What is the meaning and application of this new chemistry formula?

[maxpayne_lhp]

Well, hello!
I was informed a new formula. As a non-native, I can't give out the definitons, I hope that you can help me call some.
Well, here is the formula:
\Delta=\frac{2+\Sigma n_i (V_i-2)}{2}
Well, as far as I can say, \Delta here is equal to the total of the linkage C=C+ number of 'cycles' in my language?
So, what is this for and how was it formed? I really want to know so that I can apply to my problems.
Thanks for your time and help!

 

[maxpayne_lhp]

Ah, by the way, We have:
If \Delta =0, the subtance is not 'full' so; it has no \pi_{cc} linkage, no 'cycle.
If \Delta =1, the subtance has 1 \pi_{cc} linkage OR 1 'cycle'
If \Delta =2, the subtace has 2 \pi_{cc} linkages OR 1 \pi_{cc} linkage + 1 'cycle' OR 2 'cycles'
So, what is this all about?
Thanks again!

 

[wais]

The formula you mentioned, \Delta=\frac{2+\Sigma n_i (V_i-2)}{2}, is actually a mathematical representation of the Euler's formula in graph theory. This formula is used to determine the number of faces in a planar graph, where \Delta represents the number of faces, n_i represents the number of vertices of degree i, and V_i represents the number of faces of degree i. In simpler terms, it helps determine the number of regions or cycles in a graph.

In chemistry, this formula can be applied in various ways.
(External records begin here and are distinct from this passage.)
$ cat src/rtl/refresh_pacer_pkg.sv
package refresh_pacer_pkg;
  typedef struct packed {
    logic tick;   // interval elapsed this cycle
    logic take;   // grant accepted this cycle
  } pacerStrobes_t;
endpackage

$ cat src/rtl/pacer_ctrl.sv
module pacer_ctrl
  import refresh_pacer_pkg::*;
#(
  parameter int CLK_PERIOD_NS    = 100,
  parameter int NORM_INTERVAL_NS = 7800,
  parameter int HOT_INTERVAL_NS  = 3900
) (
  input  logic          clk,
  input  logic          rstN,
  input  logic          hotCase,
  input  logic          banksIdle,
  input  logic          refGrant,
  input  logic          pendAny,
  output logic          refReq,
  output pacerStrobes_t strobes
);
  localparam int NORM_LIM = NORM_INTERVAL_NS / CLK_PERIOD_NS;
  localparam int HOT_LIM  = HOT_INTERVAL_NS / CLK_PERIOD_NS;
  localparam int TW       = $clog2(NORM_LIM + 1);
  localparam logic [TW-1:0] NORM_TOP = TW'(NORM_LIM - 1);
  localparam logic [TW-1:0] HOT_TOP  = TW'(HOT_LIM - 1);

  logic [TW-1:0] remain;
  logic [TW-1:0] remainNext;

  always_comb begin
    if (remain == '0)
      remainNext = hotCase ? HOT_TOP : NORM_TOP;
    else if (hotCase && (remain > HOT_TOP))
      remainNext = HOT_TOP;
    else
      remainNext = remain - 1'b1;
  end

  always_ff @(posedge clk or negedge rstN) begin
    if (!rstN) remain <= NORM_TOP;
    else       remain <= remainNext;
  end

  assign refReq       = pendAny & banksIdle;
  assign strobes.tick = (remain == '0);
  assign strobes.take = refReq & refGrant;
endmodule

$ cat src/rtl/pacer_dp.sv
module pacer_dp
  import refresh_pacer_pkg::*;
#(
  parameter int MAX_PENDING = 8,
  localparam int PW = $clog2(MAX_PENDING + 1)
) (
  input  logic          clk,
  input  logic          rstN,
  input  pacerStrobes_t strobes,
  output logic [PW-1:0] pendCount,
  output logic          pendAny,
  output logic          refStall
);
  localparam logic [PW-1:0] FULL = PW'(MAX_PENDING);

  logic [PW-1:0] backlog;

  always_ff @(posedge clk or negedge rstN) begin
    if (!rstN) begin
      backlog <= '0;
    end else begin
      unique case ({strobes.tick, strobes.take})
        2'b10:   if (backlog != FULL) backlog <= backlog + 1'b1;
        2'b01:   backlog <= backlog - 1'b1;
        default: backlog <= backlog;
      endcase
    end
  end

  assign pendCount = backlog;
  assign pendAny   = (backlog != '0);
  assign refStall  = (backlog == FULL);
endmodule

$ cat src/rtl/refresh_pacer.sv
module refresh_pacer
  import refresh_pacer_pkg::*;
#(
  parameter int CLK_PERIOD_NS    = 100,
  parameter int NORM_INTERVAL_NS = 7800,
  parameter int HOT_INTERVAL_NS  = 3900,
  parameter int MAX_PENDING      = 8,
  localparam int PW = $clog2(MAX_PENDING + 1)
) (
  input  logic          clk,
  input  logic          rstN,
  input  logic          hotCase,
  input  logic          banksIdle,
  input  logic          refGrant,
  output logic          refReq,
  output logic [PW-1:0] pendCount,
  output logic          refStall
);
  pacerStrobes_t strobes;
  logic          pendAny;

  pacer_ctrl #(
    .CLK_PERIOD_NS(CLK_PERIOD_NS),
    .NORM_INTERVAL_NS(NORM_INTERVAL_NS),
    .HOT_INTERVAL_NS(HOT_INTERVAL_NS)
  ) uCtrl (
    .clk(clk), .rstN(rstN), .hotCase(hotCase), .banksIdle(banksIdle),
    .refGrant(refGrant), .pendAny(pendAny), .refReq(refReq), .strobes(strobes)
  );

  pacer_dp #(.MAX_PENDING(MAX_PENDING)) uDp (
    .clk(clk), .rstN(rstN), .strobes(strobes),
    .pendCount(pendCount), .pendAny(pendAny), .refStall(refStall)
  );
endmodule

$ cat config.mk
export PLATFORM = sky130hd
export DESIGN_NAME = refresh_pacer
export DESIGN_NICKNAME = d
export VERILOG_FILES = /design/src/rtl/refresh_pacer_pkg.sv /design/src/rtl/pacer_ctrl.sv /design/src/rtl/pacer_dp.sv /design/src/rtl/refresh_pacer.sv
export SDC_FILE = /design/constraint.sdc
export NUM_CORES = 1
export LEC_CHECK = 0
export BUFFER_PORTS_ARGS = -buffer_cell sky130_fd_sc_hd__buf_4
export CORE_MARGIN = 4
export CORE_UTILIZATION = 50
export CTS_CLUSTER_DIAMETER = 80
export DETAILED_ROUTE_END_ITERATION = 10
export GPL_TIMING_DRIVEN = 0
export PLACE_DENSITY = 0.82
export SKIP_CTS_REPAIR_TIMING = 1
export SYNTH_ARGS = -nofsm -noshare
export SYNTH_HDL_FRONTEND = slang
export SYNTH_SLANG_ARGS = --single-unit
$ cat constraint.sdc
create_clock -name clk -period 3.13 [get_ports clk]
set_input_delay 0.626 -clock clk [delete_from_list [all_inputs] [get_ports clk]]
set_output_delay 0.626 -clock clk [all_outputs]
set_load 0.01 [all_outputs]
==> impl_metrics.env, run 1 <==
export IMPL_outcome="completed"
export IMPL_synth_edf_count=0
export IMPL_grt_max_degree=12
export IMPL_first_global_vias=579
export IMPL_cts_tree="built"
export IMPL_tns_ps=0
export IMPL_multiInputGateArea_sq_um=422
export IMPL_ir_drop_mv=0.496
export IMPL_root_buffer="clkbuf_4"
export IMPL_grt_usage=0.158
export IMPL_yosys_register_bits=11
export IMPL_clk_pin_slew_ps=70
export IMPL_synth_area_leader_cell="dfrtp_1"
export IMPL_p_total_uw=824
export IMPL_synth_top_area_share=0.238
export IMPL_fill_cells=110
export IMPL_detail_route_wl_per_cell_microns=13.4
export IMPL_final_antenna_net_count=0
export IMPL_final_cell_area_sq_um=858
export IMPL_ys_top_cells_by_area="dfrtp_1, dfstp_2, ha_1"
export IMPL_powerDensity_nw_per_um2=960
export IMPL_crit_top_cell="ha_1"
export IMPL_portBuffers=10
export IMPL_synth_cell_area_sq_um=737
export IMPL_grt_overflow=0
export IMPL_cts_buffers=3
export IMPL_seq_area_sq_um=280
export IMPL_cp_max_fo=5
export IMPL_cap_violations=0
export IMPL_cp_cell_sequence="inv_1 -> ha_1 -> nor2b_1 -> a211oi_2 -> ha_1 -> a21oi_1 -> and2_1 -> a22oi_1 -> xnor2_1"
export IMPL_setup_viol=0
export IMPL_ys_flop_type="dfrtp_1"
export IMPL_die_area_sq_um=2150
export IMPL_grt_pass1_wl_mm=2.48
export IMPL_vias_per_cell=5.53
export IMPL_p_leak_uw=0.000395
export IMPL_antenna_found_initial=0
export IMPL_clkLatencyLatePin_ps=260
export IMPL_synthCells=69
export IMPL_syn_to_final_growth_pct=16.5
export IMPL_rsz0062_at_grt="no"
export IMPL_start_util=0.546
export IMPL_holdWs_ps=179
export IMPL_rows=13
export IMPL_diodes=0
export IMPL_firstDrtPassIters=4
export IMPL_yosysUniqueCellTypes=33
export IMPL_dp_hpwl_mm=1.06
export IMPL_maxSlewHeadroom=0.705
export IMPL_startpoint_type="register"
export IMPL_synth_nets=80
export IMPL_worst_pin_slew_ps=437
export IMPL_skew_ps=1.47
export IMPL_critical_path_slowest_cell="dfstp_2"
export IMPL_fin_crit_ps=2500
export IMPL_nets=95
export IMPL_worstPathRequired_ps=3280
export IMPL_fmax_mhz=400
export IMPL_cp_end_kind="register"
export IMPL_vias=542
export IMPL_die_h_microns=46.4
export IMPL_gp_congestion=0.796
export IMPL_async_flop_share=1.00
export IMPL_wirelength_mm=1.32
export IMPL_yosys_warnings=0
export IMPL_postSynthAreaPerCell_sq_um=10.7
export IMPL_yosysSeqAreaShare=0.380
export IMPL_die_width_microns=46.4
export IMPL_worstSetupPathType="register to register"
export IMPL_drc=0
export IMPL_arrival_ps=2650
export IMPL_hp_class="primary input to asynchronous set/reset pin"
export IMPL_clkSinkCount=11
export IMPL_final_max_slew_viol_count=0
export IMPL_drive_above_1_share=0.325
export IMPL_drt_iter0_drc=3
export IMPL_post_route_period_util=0.798
export IMPL_coreArea_sq_um=1350
export IMPL_finalHoldViolCount=0
export IMPL_clockBufferDepth=2
export IMPL_io_pins=11
export IMPL_placed_area_sq_um=831
export IMPL_htree_num_levels=1
export IMPL_cpPeakStageDelay_ps=550
worst max-delay path, delay by kind of cell, from the launching register on:
kind / cells / cell delay, ps
AOI/OAI and AO/OA: 3 / 700
adders and majority gates: 2 / 590
DFF: 1 / 550
and+or+nand+nor: 2 / 330
xor gates and xnor gates: 1 / 150
buffers and inverters: 1 / 70
metal layers:
metal,global-route usage,vias to the layer above,share of wire
met5,0,-,0
met4,0.0511,0,0
met3,0.0117,0,0.032
met2,0.250,12,0.48
met1,0.227,256,0.49
li1,-,274,-
where the power goes:
part           leakage [uW]  internal, uW  switching [uW]
sequential         0.000123           224             103
clock             0.0000177          47.2            47.8
combinational      0.000254           209             193
cell usage after synthesis, drive strengths merged (2+ instances only):
library cell,instances
a21oi,7
a22oi,2
and2,2
dfrtp,7
dfstp,4
ha,5
inv,8
nand2,3
nor3,2
o21ai,2
o31a,2
or3,2
xnor2,4
xor2,3
area by class of cell:
type / count / area share
buffer: 1 / 0.00583
clock buffer: 3 / 0.0262
clock inverter: 1 / 0.00583
inverter: 8 / 0.0350
multi-input combinational: 49 / 0.491
sequential: 11 / 0.327
tap: 15 / 0.0219
timing repair buffer: 10 / 0.0875
stage by stage:
step           setup WS [ps]  utilization  std cells
6_report                 631        0.636         98
3_5_place_dp             630        0.615         94
3_3_place_gp             708        0.615         94
4_1_cts                  618        0.636         98
5_1_grt                  458        0.636         98
2_1_floorplan            866            -         69
cells in the final DEF (no fill, tap or decap):
cell type,Yosys,layout
a21oi_2,2,2
nor4_4,1,1
nand3_1,1,1
a211oi_2,1,1
nand2_1,3,3
xor2_1,3,3
o211ai_1,1,1
a22oi_1,2,2
o31ai_1,1,1
inv_2,1,1
o41ai_2,1,1
o21a_1,1,1
clkinv_2,0,1
buf_2,1,1
nor2_1,1,1
o211a_1,1,1
mux2i_1,1,1
nor2b_1,1,1
o21ai_1,1,1
nor3_1,2,2
mux2_4,1,1
or3_1,2,2
xnor2_1,4,4
clkbuf_4,0,3
dfrtp_1,7,7
nor4b_2,1,1
and2_1,2,2
fa_1,1,1
dfstp_2,4,4
inv_1,7,7
o21ai_0,1,1
buf_4,0,10
o31a_1,2,2
ha_1,5,5
and3b_1,1,1
a21oi_1,5,5
state kept, by name, summed over array words and instances (netlist names):
name           flops
uDp.pendCount      4
uCtrl.remain       7
kinds of logic after synthesis:
group	after synthesis	share of synthesized area
and+or+nand+nor	15	0.144
buffers and inverters	9	0.0475
xor gates and xnor gates	7	0.0832
AOI/OAI and AO/OA	19	0.199
DFF	11	0.380
adders and majority gates	6	0.112
muxes	2	0.0340
worst paths after layout:
kind	start	to	slack [ps]	cells after the start
setup / recovery	uCtrl.remain[0]	uDp.pendCount[3]	630	9
min in group clk	uCtrl.remain[6]	uCtrl.remain[6]	520	2
hold reg to reg	uCtrl.remain[6]	uCtrl.remain[6]	520	2
max in group asynchronous	rstN	uCtrl.remain[6]	2730	1
hold / removal	rstN	uDp.pendCount[2]	180	1
setup reg to reg	uCtrl.remain[0]	uDp.pendCount[3]	630	9
No activity file was read; power rests on OpenSTA's default activity.
==> inputs of run 2 (changes only) <==
Clock period 3.13 ns to 2.59 ns, I/O delays scaled along.
==> run 2 against run 1 <==
  * First-iteration DRC count rose by 130%
  * Highest routed layer is now met4
  * Largest cell class unchanged
  * Die area did not move
  * Sequential cell count did not move
  * Utilization rose by 1.1 points
==> impl_metrics.env, run 2 (synthesis gave the netlist of run 1 again) <==
export IMPL_post_route_period_util=0.903
export IMPL_cts_tree="built"
export IMPL_placed_cells=94
export IMPL_regToRegSetupSlack_ps=250
export IMPL_cp_cell_sequence="inv_1 -> ha_1 -> nor2b_1 -> a211oi_2 -> buf_4 -> ha_1 -> a21oi_1 -> a21oi_1 -> a22oi_1 -> xnor2_1"
export IMPL_ir_drop_mv=0.599
export IMPL_tns_ps=0
export IMPL_die_h_microns=46.4
export IMPL_vias=564
export IMPL_grt_usage=0.158
export IMPL_grt_pass1_wl_mm=2.48
export IMPL_cp_max_fo=5
export IMPL_outcome="completed"
export IMPL_largest_reg_flops=7
export IMPL_p_leak_uw=0.000405
export IMPL_portBuffers=10
export IMPL_gp_congestion=0.796
export IMPL_power_switching_uw=417
export IMPL_maxSlewHeadroom=0.684
export IMPL_powerDensity_nw_per_um2=1150
export IMPL_first_global_vias=579
export IMPL_reg2reg_depth=10
export IMPL_clkLatencyLatePin_ps=260
export IMPL_p_clk_frac=0.114
export IMPL_io_pins=11
export IMPL_p_int_uw=586
export IMPL_htree_num_levels=1
export IMPL_nets=97
export IMPL_die_area_sq_um=2150
export IMPL_cap_violations=0
export IMPL_final_cell_area_sq_um=873
export IMPL_worst_pin_slew_ps=468
export IMPL_worstSetupPathType="register to register"
export IMPL_startpoint="uCtrl.remain[0]"
export IMPL_final_antenna_net_count=0
export IMPL_final_common_cell="buf_4"
export IMPL_top_register="uCtrl.remain"
export IMPL_dp_hpwl_mm=1.06
export IMPL_pwr_share_comb=0.492
export IMPL_start_util=0.546
export IMPL_clockBufferDepth=2
export IMPL_antenna_found_initial=0
export IMPL_timing_rr_end="uDp.pendCount[3]"
export IMPL_clk_pin_slew_ps=70
export IMPL_firstDrtPassIters=5
export IMPL_fmax_mhz=428
export IMPL_drt_iter0_drc=7
export IMPL_clkSinkCount=11
export IMPL_setup_viol=0
export IMPL_detail_route_wl_per_cell_microns=13.8
export IMPL_drc=0
export IMPL_final_max_slew_viol_count=0
export IMPL_drive_above_1_share=0.341
export IMPL_hp_class="primary input to asynchronous set/reset pin"
export IMPL_die_width_microns=46.4
export IMPL_critical_path_slowest_cell="dfstp_2"
export IMPL_wirelength_mm=1.38
export IMPL_cp_end_kind="register"
export IMPL_placed_area_sq_um=831
export IMPL_p_total_uw=1000
export IMPL_grt_overflow=0
export IMPL_grt_max_degree=12
export IMPL_stdcell_count=100
export IMPL_rows=13
export IMPL_arrival_ps=2530
export IMPL_sw_frac_of_total=0.416
export IMPL_worstPathRequired_ps=2780
export IMPL_diodes=0
export IMPL_skew_ps=1.07
export IMPL_fill_cells=110
export IMPL_cpPeakStageDelay_ps=550
export IMPL_final_cell_mix="buf_4, inv_1, dfrtp_1"
export IMPL_coreArea_sq_um=1350
export IMPL_holdWs_ps=74.1
export IMPL_root_buffer="clkbuf_4"
export IMPL_fin_crit_ps=2340
export IMPL_startpoint_type="register"
export IMPL_worstReg2RegStart="uCtrl.remain[0]"
export IMPL_vias_per_cell=5.64
export IMPL_rsz0062_at_grt="no"
export IMPL_cts_buffers=3
export IMPL_syn_to_final_growth_pct=18.5
export IMPL_finalHoldViolCount=0
export IMPL_power_frac_seq=0.394
[run 2: changes by cell type in the layout (fill, tap and decap cells not counted)]
cell / before / now
buf_4: 10 / 12
[run 2: layout make-up]
| type | instances | area, sq um | area share |
|---|---|---|---|
| Clock inverter | 1 | 5.00 | 0.00573 |
| Inverter | 8 | 30.0 | 0.0344 |
| Tap cell | 15 | 18.8 | 0.0215 |
| Clock buffer | 3 | 22.5 | 0.0258 |
| Buffer | 1 | 5.00 | 0.00573 |
| Multi-Input combinational cell | 49 | 422 | 0.483 |
| Timing Repair Buffer | 12 | 90.1 | 0.103 |
| Sequential cell | 11 | 280 | 0.321 |
[run 2: how the worst max path moves through the flow]
stage	end	slack (ps)	depth (start not counted)
floorplan	uDp.pendCount[2]	330	8
global placement	uDp.pendCount[3]	170	9
detailed placement	uDp.pendCount[3]	90	9
CTS	uDp.pendCount[3]	80	9
global route	uDp.pendCount[3]	90	10
finish	uDp.pendCount[3]	250	10
[run 2: worst max-delay path: cells and delay by family, from the launching register on]
family,cells,cell delay (ps)
buffers and inverters,2,240
DFF,1,550
adders and majority gates,2,500
and+or+nand+nor,1,180
AOI/OAI and AO/OA,4,670
xor gates and xnor gates,1,140
[run 2: routing by layer]
metal / track usage / up-vias / routed length (microns)
met5: 0 / - / 0
met4: 0.0511 / 0 / 12
met3: 0.0117 / 2 / 37
met2: 0.250 / 16 / 667
met1: 0.227 / 269 / 659
li1: - / 277 / -
[run 2: through the flow]
step                setup WS, ps  utilization
global route                88.5        0.647
global placement             168        0.615
CTS                         77.6        0.636
floorplan                    326            -
detailed placement          89.6        0.615
finish                       252        0.647
[run 2: power by group through the flow]
stage	logic, uW	clock network [uW]	registers (uW)
detailed placement	486	0	396
finish	494	114	395
global placement	469	0	392
floorplan	347	0	385
global route	560	125	410
CTS	490	118	396
==> inputs of run 3 (changes only) <==
Settings changed: BUFFER_PORTS_ARGS -buffer_cell sky130_fd_sc_hd__buf_4 to -buffer_cell sky130_fd_sc_hd__buf_2, CELL_PAD_IN_SITES_DETAIL_PLACEMENT from default to 1, CELL_PAD_IN_SITES_GLOBAL_PLACEMENT from default to 1, CORE_UTILIZATION 50 to 42, PLACE_DENSITY 0.82 to 0.86.
==> run 3 against run 2 <==
  * Total power up 7.6%
  * Clock power up 12%
  * Die area up 16%
  * Sequential power up 2%
  * Hold slack better by 19 ps
  * Highest routed layer unchanged
==> impl_metrics.env, run 3 (synthesis gave the netlist of run 1 again) <==
export IMPL_worstSetupPathType="register to register"
export IMPL_final_common_cell="buf_2"
export IMPL_final_antenna_net_count=0
export IMPL_finalHoldViolCount=0
export IMPL_crit_top_cell="a21oi_1"
export IMPL_coreArea_sq_um=1580
export IMPL_grt_usage=0.171
export IMPL_global_route_usage_met2=0.291
export IMPL_final_max_slew_viol_count=0
export IMPL_outcome="completed"
export IMPL_post_route_period_util=0.954
export IMPL_critical_path_slowest_cell="dfstp_2"
export IMPL_p_leak_uw=0.000395
export IMPL_die_width_microns=49.9
export IMPL_drt_iter0_drc=12
export IMPL_grtUsageMet3=0.0181
export IMPL_hp_class="primary input to asynchronous set/reset pin"
export IMPL_stdcell_count=101
export IMPL_grt_overflow=0
export IMPL_vias=572
export IMPL_clkSinkCount=11
export IMPL_maxSlewHeadroom=0.592
export IMPL_rows=14
export IMPL_first_global_vias=655
export IMPL_diodes=0
export IMPL_final_cell_mix="buf_2, inv_1, dfrtp_1"
export IMPL_placed_area_sq_um=807
export IMPL_skew_ps=2.34
export IMPL_syn_to_final_growth_pct=17.8
export IMPL_wirelength_mm=2.00
export IMPL_tns_ps=0
export IMPL_root_buffer="clkbuf_4"
export IMPL_die_area_sq_um=2490
export IMPL_regToRegSetupSlack_ps=120
export IMPL_cp_max_fo=5
export IMPL_cts_buffers=3
export IMPL_grt_max_degree=12
export IMPL_fin_crit_ps=2470
export IMPL_portBuffers=10
export IMPL_top_usage_layer="met2"
export IMPL_largest_reg_flops=7
export IMPL_nets=97
export IMPL_htree_num_levels=1
export IMPL_setup_slack_ps=118
export IMPL_cp_end_kind="register"
export IMPL_die_h_microns=49.9
export IMPL_placed_cells=95
export IMPL_use_met1=0.207
export IMPL_ir_drop_mv=0.574
export IMPL_timing_rr_end="uDp.pendCount[3]"
export IMPL_cp_cell_sequence="inv_1 -> ha_1 -> nor2b_1 -> a211oi_4 -> ha_4 -> a21oi_1 -> a21oi_1 -> a22oi_1 -> xnor2_1"
export IMPL_firstDrtPassIters=4
export IMPL_cpPeakStageDelay_ps=560
export IMPL_clk_pin_slew_ps=80
export IMPL_cts_tree="built"
export IMPL_top_register="uCtrl.remain"
export IMPL_gp_congestion=0.736
export IMPL_drive_above_1_share=0.341
export IMPL_grt_pass1_wl_mm=3.11
export IMPL_startpoint="uCtrl.remain[0]"
export IMPL_arrival_ps=2670
export IMPL_vias_per_cell=5.66
export IMPL_dp_hpwl_mm=1.37
export IMPL_start_util=0.467
export IMPL_antenna_found_initial=0
export IMPL_clkLatencyLatePin_ps=280
export IMPL_startpoint_type="register"
export IMPL_cp_endpoint="uDp.pendCount[3]"
export IMPL_powerDensity_nw_per_um2=1240
export IMPL_clockBufferDepth=2
export IMPL_p_total_uw=1080
export IMPL_reg2reg_depth=9
export IMPL_final_cell_area_sq_um=868
export IMPL_io_pins=11
export IMPL_dp_slack_ps=28.4
export IMPL_worst_pin_slew_ps=606
export IMPL_fmax_mhz=405
export IMPL_worstReg2RegStart="uCtrl.remain[0]"
export IMPL_setup_viol=0
export IMPL_cap_violations=0
export IMPL_detail_route_wl_per_cell_microns=19.8
export IMPL_drc=0
export IMPL_worstPathRequired_ps=2790
[run 3: per-stage QoR]
stage / hold WS, ps / utilization
3_3_place_gp: 398 / 0.512
4_1_cts: 104 / 0.529
6_report: 92.6 / 0.551
5_1_grt: 108 / 0.551
2_1_floorplan: 222 / -
3_5_place_dp: 400 / 0.512
[run 3: area by class of cell]
type / count / area (sq um)
timing repair buffer: 12 / 65.1
clock buffer: 4 / 26.3
sequential: 11 / 280
inverter: 8 / 30.0
tap: 16 / 20.0
fill: 191 / 708
buffer: 1 / 5.00
multi-input combinational: 49 / 442
[run 3: worst min-delay path by stage]
stage	slack [ps]	from	to
4_1_cts	100	rstN	uCtrl.remain[1]
2_1_floorplan	220	rstN	uCtrl.remain[1]
3_3_place_gp	400	rstN	uDp.pendCount[1]
5_1_grt	110	rstN	uDp.pendCount[1]
3_5_place_dp	400	rstN	uDp.pendCount[1]
6_report	90	rstN	uCtrl.remain[4]
[run 3: routing by layer]
| layer | wire length (microns) | vias to the layer above |
|---|---|---|
| li1 | - | 272 |
| met1 | 900 | 284 |
| met2 | 1010 | 11 |
| met3 | 37 | 5 |
| met4 | 48 | 0 |
| met5 | 0 | - |
[run 3: critical path: cells and delay by family (launching register included)]
kind	cells	cell delay, ps
DFF	1	560
xor gates and xnor gates	1	160
adders and majority gates	2	520
buffers and inverters	1	80
AOI/OAI and AO/OA	4	860
and+or+nand+nor	1	210
[run 3: where the power goes]
group          switching [uW]  internal [uW]
Clock                    68.2           59.9
Sequential                130            270
Combinational             297            254
Total                     495            584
For example, it can be used to determine the number of rings or cycles in a molecule, which can provide information about the molecule's stability and reactivity. It can also be used to analyze the structure of complex molecules and predict their properties.

The formula was derived based on the concept of planar graphs and has been widely used in various fields, including chemistry. It is a useful tool for analyzing and understanding complex structures and can be applied to a variety of problems.

I hope this helps clarify the meaning and application of the formula for you. If you have any further questions, please don't hesitate to ask.